【プロジェクト概要】アルバイト/スポットワーカー向けの各種サービスを提供する企業様のID統合および認証/認可基盤の設計と開発を担当するエンジニアとして参画。既存の各サービスで個別に管理されていたIDの統合管理機能とOAuth2/OIDCに基づく認証/認可機能を提供する基盤を設計/開発。具体的には下記。
・認証/認可基盤開発用の各種調査と概要設計。OAuth2/OIDCの仕様を踏襲するか独自方式を採用するか、IDaaSを使うかスクラッチで実装するか、トークン認証方式とセッション認証方式のどちらをどのフローで使うか、マルチテナントへの対応をどういった方式で実現するか、スポットワーカー情報と各企業の管理者ユーザー情報をどのように分離するか、各種サービス側が保持するデータと認証基盤側が保持するデータをどのように分割するか、メールアドレスと電話番号の2種類をIDに使いたいという要件にどのように対応するかなど、多種多様な観点で調査検討を実施してADRを作成。
・DB設計。OAuth2/OIDCのサーバーサイドの機能への対応、マルチテナント対応、ワーカー情報と管理者ユーザー情報の分離、ワーカーの仮登録/本登録フローやパスワードリセットなど各種要件への対応、アクセストークンのリフレッシュやリフレッシュトークンの無効化機能への対応など、各種要件を考慮した上でシンプルなテーブル構成を実現。
・各種フローの設計。ワーカー登録/ワーカーログイン(email or 電話番号)、アクセストークンの更新、パスワードリセット、ワーカー一括招待など、OIDCの認可コードフロー(+PKCE+state+nonce)に準拠した上で各種要件を満たす詳細なフロー図を作成。(実装者がすぐ開発に着手できるようにDBのどのテーブルのどの項目をどのように更新するか等の詳細な手順も記載。実質的な詳細設計書を兼ねている)
・トークン設計。OAuth2/OIDCに準拠した上でIDトークン/アクセストークンの各種項目とリフレッシュトークンを設計。
・ネットワーク設計とインフラ設計。
・Terraformによるインフラのコード化。専用のシェルスクリプトを作成し各ユニット単位ごとにvalidate/plan/apply/destroyを柔軟に実行できる機能を実装。設定値を他のツール(CloudFormationやAWS CLI等)やスクリプトでも共用可能にすることを重視してworkspace機能を使わずに全ツールの設定値を一括管理する仕組みも導入。

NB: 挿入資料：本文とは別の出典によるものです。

$ cat src/rtl/delay_pkg.sv
// ============================================================================
// Module   : delay_pkg
// Brief    : Shared width helpers and parameter-legality constants for the
//            delay_credit_buffer block.
// Revision : 1.0
// ============================================================================
`default_nettype none

package delay_pkg;

  localparam int c_min_depth   = 2;
  localparam int c_min_latency = 1;

  // Occupancy and credit counters must represent 0..depth inclusive.
  function automatic int cnt_width(input int d);
    return $clog2(d + 1);
  endfunction

  function automatic int ptr_width(input int d);
    return (d > 1) ? $clog2(d) : 1;
  endfunction

  function automatic bit is_pow2(input int d);
    return (d > 0) && ((d & (d - 1)) == 0);
  endfunction

endpackage

`default_nettype wire

$ cat src/rtl/delay_credit_fifo_mem.sv
// ============================================================================
// Module   : delay_credit_fifo_mem
// Brief    : depth x num_bits register storage, one write port and one
//            registered read port with write-through to the read register.
// Revision : 1.0
// ============================================================================
`default_nettype none

module delay_credit_fifo_mem
  import delay_pkg::*;
#(
  parameter int num_bits = 8,
  parameter int depth    = 8
) (
  input  logic                         clk,
  input  logic                         reset,
  input  logic                         wr_en,
  input  logic [ptr_width(depth)-1:0]  wr_addr,
  input  logic [num_bits-1:0]          wr_data,
  input  logic                         rd_en,
  input  logic [ptr_width(depth)-1:0]  rd_addr,
  output logic [num_bits-1:0]          rd_data
);

  logic [num_bits-1:0] r_mem [depth];
  logic [num_bits-1:0] r_rd_data;

  always_ff @(posedge clk) begin
    if (!reset) begin
      for (int i = 0; i < depth; i++) begin
        r_mem[i] <= '0;
      end
    end else if (wr_en) begin
      r_mem[wr_addr] <= wr_data;
    end
  end

  // Forward the write when it targets the entry becoming the head, so a word
  // pushed into an empty FIFO is visible one cycle later.
  always_ff @(posedge clk) begin
    if (!reset) begin
      r_rd_data <= '0;
    end else if (rd_en) begin
      r_rd_data <= (wr_en && (wr_addr == rd_addr)) ? wr_data : r_mem[rd_addr];
    end
  end

  assign rd_data = r_rd_data;

endmodule

`default_nettype wire

$ cat src/rtl/delay_credit_buffer.sv
// ============================================================================
// Module   : delay_credit_buffer
// Brief    : Credit-managed elastic FIFO behind a non-stallable delay line.
//            Optional macro DELAY_CREDIT_BUFFER_BYPASS_EN enables an
//            empty-FIFO combinational bypass from in_data to out_data.
// Revision : 1.0
// ============================================================================
`default_nettype none

module delay_credit_buffer
  import delay_pkg::*;
#(
  parameter int num_bits = 8,
  parameter int latency  = 4,
  parameter int depth    = 8
) (
  input  logic                         clk,
  input  logic                         reset,
  input  logic                         issue_valid,
  output logic                         issue_ready,
  input  logic                         in_valid,
  input  logic [num_bits-1:0]          in_data,
  output logic                         out_valid,
  input  logic                         out_ready,
  output logic [num_bits-1:0]          out_data,
  output logic [cnt_width(depth)-1:0]  count,
  output logic                         err_overflow
);

  localparam int  c_cw       = cnt_width(depth);
  localparam int  c_aw       = ptr_width(depth);
  localparam bit  c_cfg_ok   = is_pow2(depth) && (depth >= c_min_depth) &&
                               (latency >= c_min_latency);
  localparam logic [c_cw-1:0] c_depth_cnt = c_cw'(depth);

  generate
    if (!c_cfg_ok) begin : g_param_check
      $error("delay_credit_buffer: depth must be a power of two >= 2 and latency >= 1");
    end
  endgenerate

  logic [c_cw-1:0] r_credits;
  logic            r_issue_ready;
  logic [c_cw-1:0] r_count;
  logic [c_aw-1:0] r_wr_ptr;
  logic [c_aw-1:0] r_rd_ptr;
  logic            r_err;

  logic            w_issue_fire;
  logic            w_bypass;
  logic            w_empty;
  logic            w_full;
  logic            w_pop;
  logic            w_pop_fifo;
  logic            w_push;
  logic            w_overflow;
  logic [c_cw-1:0] w_credits_next;
  logic [c_cw-1:0] w_count_next;
  logic [c_aw-1:0] w_rd_ptr_next;
  logic [num_bits-1:0] w_rd_data;

  assign w_issue_fire = issue_valid & r_issue_ready;
  assign w_empty      = (r_count == '0);
  assign w_full       = (r_count == c_depth_cnt);

`ifdef DELAY_CREDIT_BUFFER_BYPASS_EN
  assign w_bypass = in_valid & w_empty & out_ready;
`else
  assign w_bypass = 1'b0;
`endif

  assign out_valid  = ~w_empty | w_bypass;
  assign w_pop      = out_valid & out_ready;
  assign w_pop_fifo = w_pop & ~w_bypass;
  // A full FIFO still accepts an arrival when the head leaves the same cycle.
  assign w_push     = in_valid & ~w_bypass & ~(w_full & ~w_pop_fifo);
  assign w_overflow = in_valid & w_full & ~w_pop_fifo;

  // Bypassed words return their credit too, since they never occupy a slot.
  assign w_credits_next = r_credits
                        - {{(c_cw-1){1'b0}}, w_issue_fire}
                        + {{(c_cw-1){1'b0}}, w_pop};

  always_comb begin
    w_count_next = r_count;
    case ({w_push, w_pop_fifo})
      2'b10:   w_count_next = r_count + 1'b1;
      2'b01:   w_count_next = r_count - 1'b1;
      default: w_count_next = r_count;
    endcase
  end

  assign w_rd_ptr_next = r_rd_ptr + {{(c_aw-1){1'b0}}, w_pop_fifo};

  always_ff @(posedge clk) begin
    if (!reset) begin
      r_credits     <= c_depth_cnt;
      r_issue_ready <= 1'b1;
      r_count       <= '0;
      r_wr_ptr      <= '0;
      r_rd_ptr      <= '0;
      r_err         <= 1'b0;
    end else begin
      r_credits     <= w_credits_next;
      r_issue_ready <= (w_credits_next != '0);
      r_count       <= w_count_next;
      r_rd_ptr      <= w_rd_ptr_next;
      if (w_push) begin
        r_wr_ptr <= r_wr_ptr + 1'b1;
      end
      if (w_overflow) begin
        r_err <= 1'b1;
      end
    end
  end

  delay_credit_fifo_mem #(
    .num_bits (num_bits),
    .depth    (depth)
  ) u_mem (
    .clk     (clk),
    .reset   (reset),
    .wr_en   (w_push),
    .wr_addr (r_wr_ptr),
    .wr_data (in_data),
    .rd_en   (w_push | w_pop_fifo),
    .rd_addr (w_rd_ptr_next),
    .rd_data (w_rd_data)
  );

  assign issue_ready  = r_issue_ready;
  assign count        = r_count;
  assign err_overflow = r_err;
  assign out_data     = w_bypass ? in_data : w_rd_data;

endmodule

`default_nettype wire
$ cat config.mk
export PLATFORM = sky130hd
export DESIGN_NAME = delay_credit_buffer
export DESIGN_NICKNAME = d
export VERILOG_FILES = /design/src/rtl/delay_pkg.sv /design/src/rtl/delay_credit_fifo_mem.sv /design/src/rtl/delay_credit_buffer.sv
export SDC_FILE = /design/constraint.sdc
export NUM_CORES = 1
export LEC_CHECK = 0
export CAP_MARGIN = 30
export CELL_PAD_IN_SITES_DETAIL_PLACEMENT = 1
export CELL_PAD_IN_SITES_GLOBAL_PLACEMENT = 2
export CORE_MARGIN = 2
export CORE_UTILIZATION = 45
export CTS_CLUSTER_DIAMETER = 80
export DETAILED_ROUTE_END_ITERATION = 10
export PLACE_DENSITY = 0.84
export SLEW_MARGIN = 10
export SYNTH_ARGS = -nofsm -noshare
export SYNTH_HDL_FRONTEND = slang
export SYNTH_SLANG_ARGS = --single-unit
export TNS_END_PERCENT = 5
$ cat constraint.sdc
create_clock -name clk -period 4.7 [get_ports clk]
set_input_delay 0.94 -clock clk [delete_from_list [all_inputs] [get_ports clk]]
set_output_delay 0.94 -clock clk [all_outputs]
set_load 0.1 [all_outputs]
# Word level (Yosys, flattened, before mapping)
# Memories as Yosys holds them, arrays and structs flattened. A register that Yosys moved wholly into a read port is not among the register bits.
# Cells that the tools add are included.
word_totals:
  ramBits: 64
  regBits: 16
  mem_count: 1
mem_list:
  columns: ["memory", "depth", "width", "read_ports", "rd_ports_with_merged_regs", "write_ports", "line_no", "text"]
  rows:
  - ["u_mem.r_mem", 8, 8, 1, 1, 8, "delay_credit_fifo_mem.sv:25", "logic [num_bits-1:0] r_mem [depth];"]
op_classes:
  bitwise: 10
  n_eq_ne: 3
  n_reduce_logical: 5
  mux: 8
  n_addsub: 6
ops:
  columns: ["cell", "n"]
  rows:
  - ["8-bit two-way mux", 1]
  - ["4-bit case mux with 2 select lines", 1]
  - ["8-bit OR reduction", 1]
  - ["1-bit bitwise AND", 6]
  - ["1-bit two-way mux", 5]
  - ["4-bit by 1-bit adder with 4-bit output", 1]
  - ["4-bit by 1-bit adder with 4-bit output, second input constant", 1]
  - ["4-bit equality test, second input constant", 1]
  - ["4-bit logical NOT", 1]
  - ["4-bit nonzero test", 1]
  - ["4-bit by 1-bit subtractor with 4-bit output", 1]
  - ["4-bit by 1-bit subtractor with 4-bit output, second input constant", 1]
  - ["3-bit by 1-bit adder with 3-bit output", 1]
  - ["3-bit by 1-bit adder with 3-bit output, second input constant", 1]
  - ["3-bit two-way mux", 1]
  - ["1-bit inverter", 3]
  - ["2-bit by 1-bit equality test with 1-bit output, second input constant", 1]
  - ["2-bit equality test, second input constant", 1]
  - ["2-bit nonzero test", 1]
  - ["1-bit logical NOT", 1]
  - ["1-bit bitwise OR", 1]

# Logic depth before layout (Yosys ltp)
# Gate-level depths: netlist of run 1.
depth:
  depth_word: 12
  depth_mapped: 12
  ltp_nobuf: 12

# Hierarchy
# From an unflattened synthesis of run 1, not the netlist that was laid out.
hier_totals:
  cells_unflattened: 316
  hier_area_um2: 4155.2
modules_own_cells:
  columns: ["module", "area_per_inst_um2", "n_inst", "seq_area_each_um2", "cells_per_inst"]
  rows:
  - ["delay_credit_fifo_mem", 3275.6, 1, 2082.0, 227]
  - ["delay_credit_buffer", 879.6, 1, 320.3, 89]

# Worst setup path after synthesis of run 1
# OpenSTA, ideal clock, no wires.
synth_timing:
  path_type: "register to register"
  start: "register r_count[0] (netlist: count[0])"
  end: "register r_issue_ready (netlist: issue_ready)"
  setup_slack_ns: 0.913
  arrival_time_ns: 3.645
  t_required_ns: 4.558
  setup_time_ns: 0.142
  path_buffers: 0
  path_stages_with_launch: 13
  synth_period_minus_slack_ns: 3.787
  path_cell_list: "dfxtp_1 > or3_1 > or2_2 > and2_1 > inv_1 > ha_1 > inv_1 > ha_1 > a21o_1 > a21oi_1 > xnor2_1 > nand2_1 > or4b_2"
synth_via:
  elab_chain_cells: 5
synth_rtl:
  columns: ["element", "line_no", "text"]
  rows:
  - ["from (decl)", "delay_credit_buffer.sv:44", "logic [c_cw-1:0] r_count;"]
  - ["from (signal assigned)", "delay_credit_buffer.sv:106", "r_count <= w_count_next;"]
  - ["4-bit logical NOT", "delay_credit_buffer.sv:63", "assign w_empty = (r_count == '0);"]
  - ["1-bit inverter", "delay_credit_buffer.sv:72", "assign out_valid = ~w_empty | w_bypass;"]
  - ["net out_valid", "delay_credit_buffer.sv:23", "output logic out_valid,"]
  - ["1-bit bitwise AND", "delay_credit_buffer.sv:73", "assign w_pop = out_valid & out_ready;"]
  - ["4-bit by 1-bit adder with 4-bit output", "delay_credit_buffer.sv:82", "+ {{(c_cw-1){1'b0}}, w_pop};"]
  - ["4-bit nonzero test", "delay_credit_buffer.sv:105", "r_issue_ready <= (w_credits_next != '0);"]
  - ["to (signal assigned)", "delay_credit_buffer.sv:105", null]
  - ["to (decl)", "delay_credit_buffer.sv:43", "logic r_issue_ready;"]
# The timed path passes the listed nets, and every way through them passes these cells.
# A chain may end at the register's enable or synchronous reset.

# Worst setup path in the final report of run 1
layout_timing:
  start: "register r_count[0] (netlist: count[0])"
  end: "output port out_valid"
layout_via:
  elab_chain_cells: 2
layout_rtl:
  columns: ["element", "line_no"]
  rows:
  - ["4-bit logical NOT", "delay_credit_buffer.sv:63"]
  - ["1-bit inverter", "delay_credit_buffer.sv:72"]
  - ["to (decl)", "delay_credit_buffer.sv:23"]
# Every way passes these cells.

==> results.yml, run 1 <==
logic_synthesis:
  synth_ff_type: "edfxtp_1"
  synth_cells: 315
  synth-edff-count: 64
  synth.area.top_cells: "edfxtp_1 46%, dfxtp_1 11%, mux4_2 8.6%"
  yosys_warnings: 0
  syn_avg_cell_area_um2: 13.3
  ys_async_sr_fraction_pct: 0
  synth.most_common_cell: "edfxtp_1"
  synth_top_cell_by_area: "edfxtp_1"
  ys_seq_elements: 88
  synth.top_cell.area_share_pct: 45.8
  synth.net_count: 341
  yosysUniqueCellTypes: 42
  synth_seq_area_share_pct: 57.2
  yosys-top-cells-count: "64 x edfxtp_1, 32 x nor4_1, 29 x and2_1"
  syn_area_mm2: 0.00420
critical_path:
  critPathMaxFanout: 5
  arrival_ps: 2430
  cp_cell_sequence: "or3_1 -> or2_2 -> clkdlybuf4s50_1"
  endpoint_kind: "output pin"
  required_ps: 3760
  startpoint_type: "flop"
  cpLargestDelayFamily: "buffers and inverters"
  slowest_stage: "clkdlybuf4s50_1"
  max_stage_delay_ps: 970
  crit_buf_inv: 1
  worstSetupPathType: "flop to output pin"
pwr:
  p_comb_share_pct: 44.9
  power.internal_mw: 1.59
  power_density_mw_per_mm2: 573
  swShare_pct: 42.0
  p_leak_nw: 1.65
  ir_drop_mv: 0.527
  p_clk_share_pct: 18.7
  p_seq_share_pct: 36.4
  switching_power_mw: 1.15
placed_design:
  portBuffers: 27
  dp_slack_ps: 1180
  dp.final_hpwl_mm: 6.58
  gp_congestion: 0.723
  placed_area_mm2: 0.00458
layout:
  area_growth_pct: 13.7
  post-route-util_pct: 52.1
  num_antenna_cells: 0
  layout-drive-gt1-share_pct: 15.8
  nets: 369
  final_cell_area_mm2: 0.00477
  n_fill_cell: 933
clocking:
  cts_resized: 0
  clkSinkCount: 88
  cts_made_buffers: 9
  insertion_delay_ps: 370
  postCtsSetupBuffers: 0
  root_buffer: "clkbuf_8"
  clk_pin_slew_ps: 90
  cts_tree: "yes"
  htreeDepth: 3
  postCtsHoldBufs: 0
  clockBufferDepth: 2
global_routing:
  grt_overflow: 0
  grt_max_degree: 37
  grt_first_pass_wirelength_mm: 16.0
  grt_use_total_pct: 21.3
  grt_pass1_vias: 2904
  antenna_found_initial: 0
timing:
  final_max_slew_viol_count: 0
  finalHoldViolCount: 0
  worstMarginPinSlew_ps: 973
  rsz0062_at_grt: "false"
  fin_skew_ps: 10.8
  setup_viol: 0
  period_share_pct: 71.6
  slew_headroom_pct: 34.9
  setup_tns_ps: 0
  period_needed_ps: 3370
  holdWs_ps: 486
  setup_ws_ps: 1330
  fmax_mhz: 297
floorplan:
  dieArea_mm2: 0.0101
  initial_core_util_pct: 45.9
  ios: 28
  core_mm2: 0.00915
  rows: 35
  die_y_um: 101
  dieWidth_um: 101
status:
  outcome: "finished, final reports clean"
route:
  routed_wl_mm: 9.84
  drc: 0
  antenna_left: 0
  drt_iter0_markers: 118
  wl_per_cell_um: 21.4
  dr.pass1.iters: 4
  vias_per_cell: 5.87
  vias: 2694
worst_hold_path:
  hold_path_class: "flop to flop"
flow_run:
  drv_cap: 0
-- area by class of cell --
class | instances | area (um^2) | area share [%]
clock inverter | 6 | 51.3 | 1.08
multi-input combinational | 186 | 1600 | 33.6
sequential | 88 | 2400 | 50.4
tap | 111 | 139 | 2.91
clock buffer | 10 | 138 | 2.88
timing repair buffer | 39 | 360 | 7.55
inverter | 19 | 76.3 | 1.60
-- path summary, 6_finish.rpt --
check	start	end	slack, ps	cells after the start
max	count[0]	out_valid	1330	3
min	u_mem.rd_data[7]	u_mem.rd_data[7]	490	2
max reg2reg	count[0]	issue_ready	1500	12
min reg2reg	u_mem.rd_data[7]	u_mem.rd_data[7]	490	2
-- logic make-up (layout without fill, tap and decap cells) --
kind of cell | count (synthesis) | in the layout | share of synthesized area, %
AOI/OAI and AO/OA | 26 | 26 | 4.62
xor gates and xnor gates | 12 | 12 | 3.01
adders and majority gates | 13 | 13 | 4.23
buffers and inverters | 41 | 74 | 4.56
DFF | 88 | 88 | 57.2
muxes | 24 | 24 | 10.5
and+or+nand+nor | 111 | 111 | 15.9
-- cells in the final DEF, fill, tap and decap left out, types with 3 or more instances in the layout --
master           count
o21ai_0              5
clkinvlp_4           3
dfxtp_1             24
xnor2_1              8
mux4_2              16
edfxtp_1            64
nand2_1             16
inv_1               18
nor4_1              32
o31ai_1              4
nand2b_1             3
clkbuf_8            10
and2_1              29
nor3_1              17
o221ai_1             8
mux2i_1              8
ha_1                11
buf_4               12
clkdlybuf4s50_1     27
-- power by group through the flow --
stage	registers, mW	clock network (mW)	logic, mW
3_3_place_gp	1.01	0	1.22
4_1_cts	0.997	0.516	1.25
2_1_floorplan	1.29	0	0.683
6_report	0.995	0.511	1.23
5_1_grt	1.01	0.548	1.32
3_5_place_dp	1.01	0	1.25
-- per-layer routing --
| metal | wire length, um | up-vias | global-route usage [%] | part of all wire (%) |
|---|---|---|---|---|
| li1 | - | 1245 | - | - |
| met1 | 4440 | 1364 | 29.0 | 45 |
| met5 | 0 | - | 0 | 0 |
| met4 | 234 | 0 | 8.54 | 2.4 |
| met2 | 4770 | 68 | 33.7 | 48 |
| met3 | 392 | 17 | 4.16 | 4.0 |
-- registers in the layout, summed over array words and instances, names as in the netlist --
signal	flops
count	4
r_rd_ptr	3
issue_ready	1
r_credits	4
u_mem.r_mem	64
u_mem.rd_data	8
r_wr_ptr	3
err_overflow	1
-- worst min-delay path, delay by kind of cell, from the launching register on --
family             cells  cell delay [ps]
DFF                    1              340
AOI/OAI and AO/OA      1               60
and+or+nand+nor        1               50
-- metrics by stage --
stage | cells | power [mW]
final | 459 | 2.73
after detailed placement | 443 | 2.26
after CTS | 459 | 2.76
after global placement | 443 | 2.23
after global routing | 459 | 2.87
after floorplan | 315 | 1.97
(Power assumes the default switching activity.)
==> run 2: changes to the inputs <==
--- a/config.mk
+++ b/config.mk
@@ -9,10 +9,10 @@
 export CELL_PAD_IN_SITES_DETAIL_PLACEMENT = 1
 export CELL_PAD_IN_SITES_GLOBAL_PLACEMENT = 2
 export CORE_MARGIN = 2
-export CORE_UTILIZATION = 45
+export CORE_UTILIZATION = 37
 export CTS_CLUSTER_DIAMETER = 80
 export DETAILED_ROUTE_END_ITERATION = 10
-export PLACE_DENSITY = 0.84
+export PLACE_DENSITY = 0.74
 export SLEW_MARGIN = 10
 export SYNTH_ARGS = -nofsm -noshare
 export SYNTH_HDL_FRONTEND = slang
==> constraint.sdc (replaced) <==
create_clock -name clk -period 2.85 [get_ports clk]
set_input_delay 0.57 -clock clk [delete_from_list [all_inputs] [get_ports clk]]
set_output_delay 0.57 -clock clk [all_outputs]
set_load 0.1 [all_outputs]
==> run 2 against run 1 <==
Against the previous run: sequential power rose by 67%; worst setup slack lost 1200 ps; sequential share of layout area decreased by 2.9 points; register-to-register slack got worse by 1400 ps; total power rose by 88%; non-clock buffer count is 14 higher; clock power grew 150%; wire length rose by 3.5%; combinational power grew 80%; hold slack lost 14 ps; clock skew is 0.97 ps lower.
==> results.yml, run 2 (synthesis gave the netlist of run 1 again) <==
pwr:
  p_leak_nw: 1.81
  ir_drop_mv: 0.833
  power_density_mw_per_mm2: 1010
  p_total_mw: 5.14
clocking:
  root_buffer: "clkbuf_16"
  clockBufferDepth: 2
  clk_pin_slew_ps: 60
  insertion_delay_ps: 340
  postCtsHoldBufs: 0
  cts_tree: "yes"
  cts_made_buffers: 9
  htreeDepth: 3
  clkSinkCount: 88
layout:
  final_cell_mix: "64 x edfxtp_1, 39 x buf_4, 32 x nor4_1"
  largest-register: "u_mem.r_mem"
  final-instance-count-excl-fill: 501
  layout-drive-gt1-share_pct: 26.6
  n_fill_cell: 1149
  final_common_cell: "edfxtp_1"
  nets: 383
  num_antenna_cells: 0
  final_cell_area_mm2: 0.00509
  area_growth_pct: 21.3
  largest_reg_flops: 64
  post-route-util_pct: 46.6
  multi_input_area_mm2: 0.00166
  layout.area.seq_mm2: 0.00241
critical_path:
  regToRegSetupSlack_ps: 140
  max_stage_delay_ps: 380
  crit_buf_inv: 0
  worstSetupPathType: "flop to flop"
  arrival_ps: 2910
  critPathMaxFanout: 8
  cpMostUsedCell: "ha_1"
  cpLargestDelayFamily: "simple AND/OR/NAND/NOR gates"
  cp_cell_sequence: "or3_4 -> or2_4 -> and2_4 -> ha_1 -> ha_1 -> xnor3_1 -> nand4_1 -> o21ai_2 -> o221ai_1"
  slowest_stage: "or3_4"
  required_ps: 3050
  endpoint_kind: "flop"
  startpoint_type: "flop"
route:
  drc: 0
  vias: 2720
  antenna_left: 0
  wl_per_cell_um: 20.3
  drt_iter0_markers: 126
  vias_per_cell: 5.43
  routed_wl_mm: 10.2
  dr.pass1.iters: 5
status:
  outcome: "finished, final reports clean"
placed_design:
  dp.final_hpwl_mm: 6.95
  portBuffers: 27
  gp_congestion: 0.722
  dp.cells: 484
  dp_slack_ps: -22.9
  placed_area_mm2: 0.00475
global_routing:
  grt_use_total_pct: 17.8
  grt_pass1_vias: 2936
  grt_max_degree: 30
  grt_overflow: 0
  antenna_found_initial: 0
  grt_first_pass_wirelength_mm: 16.7
floorplan:
  core_mm2: 0.0109
  dieWidth_um: 111
  initial_core_util_pct: 38.4
  dieArea_mm2: 0.0122
  die_y_um: 111
  ios: 28
  rows: 38
timing:
  period_share_pct: 95.0
  period_needed_ps: 2710
  worstMarginPinSlew_ps: 787
  setup_ws_ps: 142
  setup_tns_ps: 0
  fmax_mhz: 369
  rsz0062_at_grt: "false"
  final_max_slew_viol_count: 0
  finalHoldViolCount: 0
  slew_headroom_pct: 47.5
  holdWs_ps: 472
  fin_skew_ps: 9.86
  setup_viol: 0
flow_run:
  drv_cap: 0
worst_hold_path:
  hold_path_class: "flop to flop"
-- run 2: layer usage --
| layer | global-route usage [%] | vias up | part of all wire (%) |
|---|---|---|---|
| met5 | 0 | - | 0 |
| met1 | 23.8 | 1381 | 46 |
| li1 | - | 1269 | - |
| met4 | 6.83 | 0 | 2.0 |
| met3 | 2.85 | 16 | 3.3 |
| met2 | 29.0 | 54 | 49 |
-- run 2: worst paths after layout --
path                                    from               end  cells past startpoint
worst max-delay path                count[0]  u_mem.rd_data[4]                      9
worst max register to register      count[0]  u_mem.rd_data[4]                      9
worst min-delay path            err_overflow      err_overflow                      1
worst min register to register  err_overflow      err_overflow                      1
-- run 2: timing repair --
action / in CTS / in global routing
buffers inserted: 0 / 2
resized for setup: 0 / 3
endpoints found under the setup margin: 0 / 1
-- run 2: where the power goes --
part           leakage, nW  switching (mW)  internal, mW
Sequential           0.863           0.121          1.54
Clock                0.149           0.503         0.760
Combinational        0.800            1.34         0.871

・既存の各アプリケーション用のAWSアカウントと認証基盤用のAWSアカウント間のセキュア・低レイテンシー・一方向の通信をPrivateLink(VPC Endpoint)を使用して実現。
・インフラリソースのapply => データベースのマイグレーション => アプリケーションのデプロイまでの全ての処理をローカル環境から1コマンドで実行およびロールバックできる仕組みの構築。さらに各処理の個別実行を可能にすることで開発用AWSアカウントに対するインフラ系作業の効率化を実現。
・GitHub ActionsによるCI/CDパイプラインの構築。OIDCプロバイダーの活用により一時トークンでAWS CLIやTerraformを実行する仕組みを導入。(セキュリティ面を考慮してGitHub Secretsは極力使わずにほぼ全ての秘匿情報をAWS Parameter Storeで管理)
・ローカル環境/CI環境/AWS環境の全てでARM64アーキテクチャのDockerイメージを使用する方式に統一。
・Lambdaによるデータベースのマイグレーション機能の構築(Lambdaの言語はGo)とCDパイプラインへの組み込み。Programmableなマイグレーションツールを導入することによりコマンドラインからでもLambdaのコードからでも同様なマイグレーション処理を実現できるように工夫。専用スクリプトから任意の引数でLambdaをコールすることによるロールバック処理等も導入。
・CodeDeployを活用したFargateのBLUE/GREENデプロイ機能の導入。
・Application Auto ScalingによるFargateのオートスケール機能の実装。
・SESによるメール送信システムの構築。
・Distrolessイメージの導入とFargateコンテナのReadonly化によりコンテナへの脆弱性やマルウェア混入のリスクを大幅に低減。
・shellcheck/hadolint/cfnlint等によるシェルスクリプト/Dockerfile/CloudFormationテンプレートの静的解析機能の導入。
・CIへのtrivyの導入により定期的に各言語パッケージの脆弱性・Terraform/Dockerfileの脆弱性・コードへの秘匿情報の混入を検知できる仕組みを構築。
・buildxによるDockerイメージのマルチCPUアーキテクチャ対応のビルド機能の導入とECRのリモートキャッシュによるビルド高速化を実現。
・ECS Execにより踏み台サーバ等を経由せずにFargate上のコンテナにログインできる仕組みの構築。管理用のFargateタスクを動的に起動してログインできるシェルスクリプトも作成。
・非本番環境のAWSアカウント上のWebサービスのALBに対するGoogle認証によるアクセス制限の導入。
・CloudFront+ALBの構成にVPC Originを追加することによりALBのinternal化とセキュリティレベルの向上とコスト削減を実現。
【発揮したバリュー】OAuth2/OIDCに準拠した認証/認可基盤のフルスクラッチ設計という難易度の高い作業を2ヶ月程度の短期間で対応。さらにインフラアーキテクチャの設計と構築、インフラのコード化、CI/CDパイプラインの構築など、インフラおよびDevSecOps周りの作業をほぼ一人で担当してプロジェクトの円滑な進捗に大きく貢献。